This post is the third entry in our series on the Ethical AI principles.
In the previous post, we discussed the first principle of the Ethical AI concept. In this post, we will discuss another principle of Ethical AI which refers to ‘ensuring an unbiased AI.’
We will start with a discussion on the bias in AI problem before moving onto the reasons for AI bias, the greatest challenges in overcoming it, and how to tackle the problem. Let’s begin.
Before we start the discussion in the bias in AI problem, let’s quickly recap what we learned about ‘ensuring an unbiased AI’ in the first post of this series of articles relating to the Ethical AI concept.
In the first post in this series, we learned that the main purpose of AI was eliminating bias in processes. Additionally, we learned that an AI system must be controlled for negative or harmful human bias during development and maintenance. This is to eliminate any kind of bias—whether it is related to age, race, gender, sexual orientation, etc.—in operation of the AI system.
It is critical for designers and developers of AI system to consider the dimensions of diversity relating to culture, humans, and systems from the very beginning of the process. Failure to do so may lead to the creation of AI systems with a default mode that is irrelevant to excluded groups; often, this is where the problem of discrimination or bias in AI starts.
When the concept of AI decision making was first introduced, many people believed that it would solve the problem of bias in society which had long gone unresolved. It was thought that computers won’t be affected by bias since they have no inherent views on things like age, race, gender, and sexual orientation.
This was true back in the day as computers had limited functionality. However, this changed with the rollout of machine learning. The Big Data explosion and a decrease in the costs of computing with adequate processing power that can handle it posed a new challenge.
In the past, the importance of high-quality data was succinctly summed up by the term ‘garbage in, garbage out’. This meant that if you provided computers with poor data, the results returned by them wouldn’t be very helpful or favorable.
In the early days of AI, this was a problem only for computer programmers and analysts. However, today it’s a problem for everybody since computers today are often asked to make decisions regarding inviting applicants to job interviews, someone’s eligibility for a mortgage, and other important things that affect lives.
Perhaps, the biggest example of bias in AI is the use of an algorithm that was biased against African-Americans by US parole authorities to predict the probability of criminals reoffending. This clearly shows that bias in AI exists. This problem must be tackled and resolved before it starts to have a lasting impact on society.
Today, most AI applications are based on deep learning, which is a category of AI algorithms. Another thing enabling these apps is the way deep-learning algorithms find patterns in data. Therefore, deep-learning algorithms can affect the lives of people and prolong bias in recruitment, security, retail, and other things.

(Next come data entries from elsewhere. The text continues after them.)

==> src/design/cfgsup_params.svh <==
// Purpose: Constants for the configuration loader and backplane supervisor
// Assumes: Configuration words arrive one per beat with a word offset
// Notes: Offsets are word offsets within the configuration area
// Behaviour
// - After power-up wait for configuration; no serial traffic until received.
// - After configuration and init, run only the ports marked enabled.
// - Warm or cold boot refetches configuration; changes apply only by reload.
// - Boot requests come from the host program or the local debug port.
// - Zero failure threshold keeps ports running despite backplane failures.
// - Nonzero threshold: count successive failures, report and stop at threshold.
// - After failure shutdown, resume on the first successful backplane transfer.
// - Host files: config 300 words, read data 500, write data 500, contiguous.
// - Port receive data goes to read area; write area data is transmitted.
// - Threshold is first config parameter; port parameters at offsets 1 to 46.
// - Threshold at offset 0, values 1 to 65535 stop after that many failures.
// - Port enable word 0 disables the port, 1 enables it.
`ifndef CFGSUP_PARAMS_SVH
`define CFGSUP_PARAMS_SVH
`define CFGSUP_CFG_WORDS 300
`define CFGSUP_RD_WORDS 500
`define CFGSUP_WR_WORDS 500
`define CFGSUP_OFS_THRESHOLD 0
`define CFGSUP_OFS_PORT_FIRST 1
`define CFGSUP_OFS_PORT_LAST 46
`define CFGSUP_PORT_STRIDE 23
`define CFGSUP_ENABLE_ON 16'h0001
`define CFGSUP_INIT_CYCLES 4
`define CFGSUP_THRESHOLD_RST 16'h0000
`endif

==> src/design/cfgsup_pkg.sv <==
// Purpose: Types for the configuration loader and backplane supervisor
// Assumes: 16-bit host words
// Notes: Constants live in the params header
`default_nettype none
package cfgsup_pkg;
	typedef enum logic [1:0] {
		CFGSUP_WAIT,
		CFGSUP_INIT,
		CFGSUP_RUN,
		CFGSUP_HALT
	} cfgsup_state_t;

	typedef struct packed {
		logic [8:0] offset;
		logic [15:0] data;
	} cfgsup_cfg_word_t;

	typedef struct packed {
		logic [1:0] port;
		logic [8:0] index;
		logic [15:0] data;
	} cfgsup_data_word_t;
endpackage
`default_nettype wire

==> src/design/cfgsup_top.sv <==
// Purpose: Loads start-up configuration and supervises backplane failures
// Assumes: Host delivers configuration words, data words and transfer results
// Notes: Serial framing lies outside; this block gates port traffic only
`timescale 1ns/1ns
`default_nettype none
`include "cfgsup_params.svh"
module cfgsup_top
	import cfgsup_pkg::*;
#(
	parameter int NUM_PORTS = 2,
	parameter int INIT_CYCLES = `CFGSUP_INIT_CYCLES
) (
	input wire logic clk_in,
	input wire logic reset_in,
	input wire logic host_boot_in,
	input wire logic debug_boot_in,
	output logic cfg_req_out,
	input wire logic cfg_valid_in,
	input wire cfgsup_cfg_word_t cfg_word_in,
	input wire logic cfg_done_in,
	input wire logic xfer_ok_in,
	input wire logic xfer_fail_in,
	input wire logic wr_valid_in,
	input wire cfgsup_data_word_t wr_word_in,
	output logic wr_ready_out,
	output logic tx_valid_out,
	output cfgsup_data_word_t tx_word_out,
	input wire logic tx_ready_in,
	input wire logic rx_valid_in,
	input wire cfgsup_data_word_t rx_word_in,
	output logic rx_valid_out,
	output cfgsup_data_word_t rx_word_out,
	output logic [NUM_PORTS-1:0] port_enable_out,
	output logic running_out,
	output logic bp_failed_out
);
	if (NUM_PORTS < 1 || NUM_PORTS > 2) begin
		$error("NUM_PORTS must be 1 or 2");
	end
	if (INIT_CYCLES < 1 || INIT_CYCLES > 255) begin
		$error("INIT_CYCLES out of range");
	end
	// Last enable word must stay inside the port parameter area
	if (`CFGSUP_OFS_PORT_FIRST + (NUM_PORTS - 1) * `CFGSUP_PORT_STRIDE >
		`CFGSUP_OFS_PORT_LAST) begin
		$error("Enable offset beyond port area");
	end

	////////////////////////////////////////////////////////////////////
	cfgsup_state_t state_q;
	logic [15:0] threshold_q;
	logic [15:0] fail_cnt_q;
	logic [NUM_PORTS-1:0] port_en_q;
	logic [NUM_PORTS-1:0] port_en_stage_q;
	logic [7:0] init_cnt_q;
	logic boot_req;
	logic active;
	logic limit_hit;

	// Port index of a configuration offset holding an enable word
	function automatic int enable_port(input logic [8:0] ofs);
		int i;
		enable_port = -1;
		for (i = 0; i < NUM_PORTS; i++) begin
			if (ofs == 9'(`CFGSUP_OFS_PORT_FIRST + i * `CFGSUP_PORT_STRIDE))
				enable_port = i;
		end
	endfunction

	// Port exists and is enabled; avoids indexing past NUM_PORTS
	function automatic logic port_on(input logic [1:0] p, input logic [NUM_PORTS-1:0] en);
		port_on = 1'b0;
		for (int i = 0; i < NUM_PORTS; i++) begin
			if (p == 2'(i))
				port_on = en[i];
		end
	endfunction

	assign boot_req = host_boot_in | debug_boot_in;
	assign active = (state_q == CFGSUP_RUN);
	assign limit_hit = (threshold_q != 16'h0000) &&
		({1'b0, fail_cnt_q} + 17'h00001 >= {1'b0, threshold_q});

	////////////////////////////////////////////////////////////////////
	// Sequencer
	always_ff @(posedge clk_in) begin
		if (reset_in) begin
			state_q <= CFGSUP_WAIT;
		end else if (boot_req) begin
			state_q <= CFGSUP_WAIT;
		end else begin
			case (state_q)
				CFGSUP_WAIT: begin
					if (cfg_done_in)
						state_q <= CFGSUP_INIT;
				end
				CFGSUP_INIT: begin
					if (init_cnt_q == 8'(INIT_CYCLES - 1))
						state_q <= CFGSUP_RUN;
				end
				CFGSUP_RUN: begin
					if (xfer_fail_in && !xfer_ok_in && limit_hit)
						state_q <= CFGSUP_HALT;
				end
				CFGSUP_HALT: begin
					if (xfer_ok_in)
						state_q <= CFGSUP_RUN;
				end
				default: state_q <= CFGSUP_WAIT;
			endcase
		end
	end

	always_ff @(posedge clk_in) begin
		if (reset_in || state_q != CFGSUP_INIT)
			init_cnt_q <= 8'h00;
		else
			init_cnt_q <= init_cnt_q + 8'h01;
	end

	////////////////////////////////////////////////////////////////////
	// Configuration capture, applied only on reload
	always_ff @(posedge clk_in) begin
		if (reset_in) begin
			threshold_q <= `CFGSUP_THRESHOLD_RST;
			port_en_stage_q <= '0;
		end else if (state_q == CFGSUP_WAIT && cfg_valid_in) begin
			if (cfg_word_in.offset == 9'(`CFGSUP_OFS_THRESHOLD))
				threshold_q <= cfg_word_in.data;
			for (int i = 0; i < NUM_PORTS; i++) begin
				if (enable_port(cfg_word_in.offset) == i)
					port_en_stage_q[i] <= (cfg_word_in.data == `CFGSUP_ENABLE_ON);
			end
		end
	end

	always_ff @(posedge clk_in) begin
		if (reset_in || state_q == CFGSUP_WAIT)
			port_en_q <= '0;
		else if (state_q == CFGSUP_INIT)
			port_en_q <= port_en_stage_q;
	end

	////////////////////////////////////////////////////////////////////
	// Successive failure counter
	always_ff @(posedge clk_in) begin
		if (reset_in || state_q == CFGSUP_WAIT || xfer_ok_in)
			fail_cnt_q <= 16'h0000;
		else if (xfer_fail_in && threshold_q != 16'h0000 && fail_cnt_q != 16'hffff)
			fail_cnt_q <= fail_cnt_q + 16'h0001;
	end

	////////////////////////////////////////////////////////////////////
	// Two-entry transmit buffer, write area to ports
	cfgsup_data_word_t buf_q [2];
	logic [1:0] cnt_q;
	logic rd_ptr_q;
	logic wr_ptr_q;
	logic push;
	logic pop;
	logic port_ok;

	assign port_ok = port_on(wr_word_in.port, port_en_q) &&
		wr_word_in.index < 9'(`CFGSUP_WR_WORDS);
	// Discard requests when not running (waiting, init or halted) or for disabled ports or out-of-area indexes; buffer accepts otherwise when not full
	assign wr_ready_out = !active || (cnt_q != 2'd2);
	assign push = wr_valid_in && active && port_ok && (cnt_q != 2'd2);
	assign pop = tx_valid_out && tx_ready_in;
	assign tx_valid_out = active && (cnt_q != 2'd0);
	assign tx_word_out = buf_q[rd_ptr_q];

	always_ff @(posedge clk_in) begin
		if (reset_in || state_q == CFGSUP_WAIT) begin
			cnt_q <= 2'd0;
			rd_ptr_q <= 1'b0;
			wr_ptr_q <= 1'b0;
		end else begin
			cnt_q <= 2'(cnt_q + {1'b0, push} - {1'b0, pop});
			if (push)
				wr_ptr_q <= !wr_ptr_q;
			if (pop)
				rd_ptr_q <= !rd_ptr_q;
		end
	end

	always_ff @(posedge clk_in) begin
		if (reset_in) begin
			buf_q[0] <= '0;
			buf_q[1] <= '0;
		end else if (push) begin
			buf_q[wr_ptr_q] <= wr_word_in;
		end
	end

	////////////////////////////////////////////////////////////////////
	// Receive path, ports to read area
	always_ff @(posedge clk_in) begin
		if (reset_in) begin
			rx_valid_out <= 1'b0;
			rx_word_out <= '0;
		end else begin
			rx_valid_out <= rx_valid_in && active && port_on(rx_word_in.port, port_en_q) &&
				rx_word_in.index < 9'(`CFGSUP_RD_WORDS);
			rx_word_out <= rx_word_in;
		end
	end

	assign cfg_req_out = (state_q == CFGSUP_WAIT);
	assign port_enable_out = active ? port_en_q : '0;
	assign running_out = active;
	assign bp_failed_out = (state_q == CFGSUP_HALT);
endmodule
`default_nettype wire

So, we are aware that bias in AI exists but how does this problem arise in the first place? Many people think that it is due to bias in training data. While biased training data is one of the reasons for AI bias, it is only a part of the problem rather than the problem itself. In fact, the bias in AI can creep in long before any data collection and dissemination happens. While the problem of bias in AI occurs at many stages of the deep-learning process, the following three stages are where you need to pay the most attention.

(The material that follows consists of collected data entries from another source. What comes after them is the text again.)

File: config.mk
export PLATFORM = sky130hd
export DESIGN_NAME = lp_dram_init_training_port
export DESIGN_NICKNAME = d
export VERILOG_FILES = /design/src/common/lp_dram_pkg.sv /design/src/logic/byte_lane_io.sv /design/src/logic/lp_dram_init_training_port.sv
export SDC_FILE = /design/constraint.sdc
export NUM_CORES = 1
export LEC_CHECK = 0
export ABC_AREA = 0
export BUFFER_PORTS_ARGS = -buffer_cell sky130_fd_sc_hd__buf_2
export CELL_PAD_IN_SITES_DETAIL_PLACEMENT = 0
export CELL_PAD_IN_SITES_GLOBAL_PLACEMENT = 1
export CORE_AREA = 2 2 116 118
export CTS_CLUSTER_DIAMETER = 100
export DETAILED_ROUTE_END_ITERATION = 10
export DIE_AREA = 0 0 118 120
export GPL_TIMING_DRIVEN = 0
export PLACE_DENSITY = 0.86
export SYNTH_ARGS = -nofsm -noshare
export SYNTH_HDL_FRONTEND = slang
export SYNTH_HIERARCHICAL = 1
export SYNTH_SLANG_ARGS = --single-unit
File: constraint.sdc
create_clock -name mclk -period 4.6 [get_ports mclk]
set_input_delay 0.23 -clock mclk [delete_from_list [all_inputs] [get_ports mclk]]
set_output_delay 0.23 -clock mclk [all_outputs]
set_load 0.02 [all_outputs]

When creating a deep learning model, the very first decision that computer scientists make is what they want to achieve. For example, a credit card company may want to create a deep-learning model to predict the creditworthiness of a customer. The only problem here is that ‘creditworthiness’ is a vague or unclear concept.
To convert ‘creditworthiness’ into a computable factor, the company must make a decision: does it want to maximize the number of loans to be repaid or does it want to maximize its profits margins. Once a decision is made, the company can define creditworthiness in the context of the selected goal.
However, here is where the problem of AI bias creeps in; say, the company chose to maximize its profits margins. Now, while this isn’t the company’s intention, the deep-learning algorithm may engage in predatory behavior to give out loans in order to maximize profits. This may lead to bias or discrimination in decisions about giving out loans even though the company did not intend it.
In training data, bias shows up in two different ways; the data collected either reflects existing biases or does not represent reality. For example, the latter may occur if you feed a deep-learning algorithm with more images of light-skinned faces than dark-skinned faces, it is inevitable that the face recognition system that results from this will be biased towards light-skinned faces since recognizing darker-skinned faces would be difficult for it.
The other way in which bias can show up in data collection can be explained with what happened with Amazon. The e-commerce giant recently found that its internal recruiting tool had been dismissing female candidates. On investigation, the company found that this bias in recruiting was because the AI system was trained on past hiring decisions which favored men over women.
Another stage of the deep-learning process at which bias in AI occurs is data preparation. This is the stage at which you choose the attributes which you want the deep learning algorithm to consider. Although it may appear as such, data preparation is very different from problem framing.
In data preparation, you can use different attributes to train a model for the same goal or use similar attributes to train a model for varying goals. For example, if you were to model ‘creditworthiness’, then the age or income of the customer could be an ‘attribute’.
On the other hand, the gender, years of experience, or education level of the candidate could be an ‘attribute’ in case of Amazon’s recruiting tool. Often, this is referred to as the ‘art’ of deep learning; the prediction accuracy of your model can be significantly affected by the attributes you choose to consider or ignore. While measuring the impact of this model’s accuracy is easy, it can be difficult to determine the impact on the model’s bias.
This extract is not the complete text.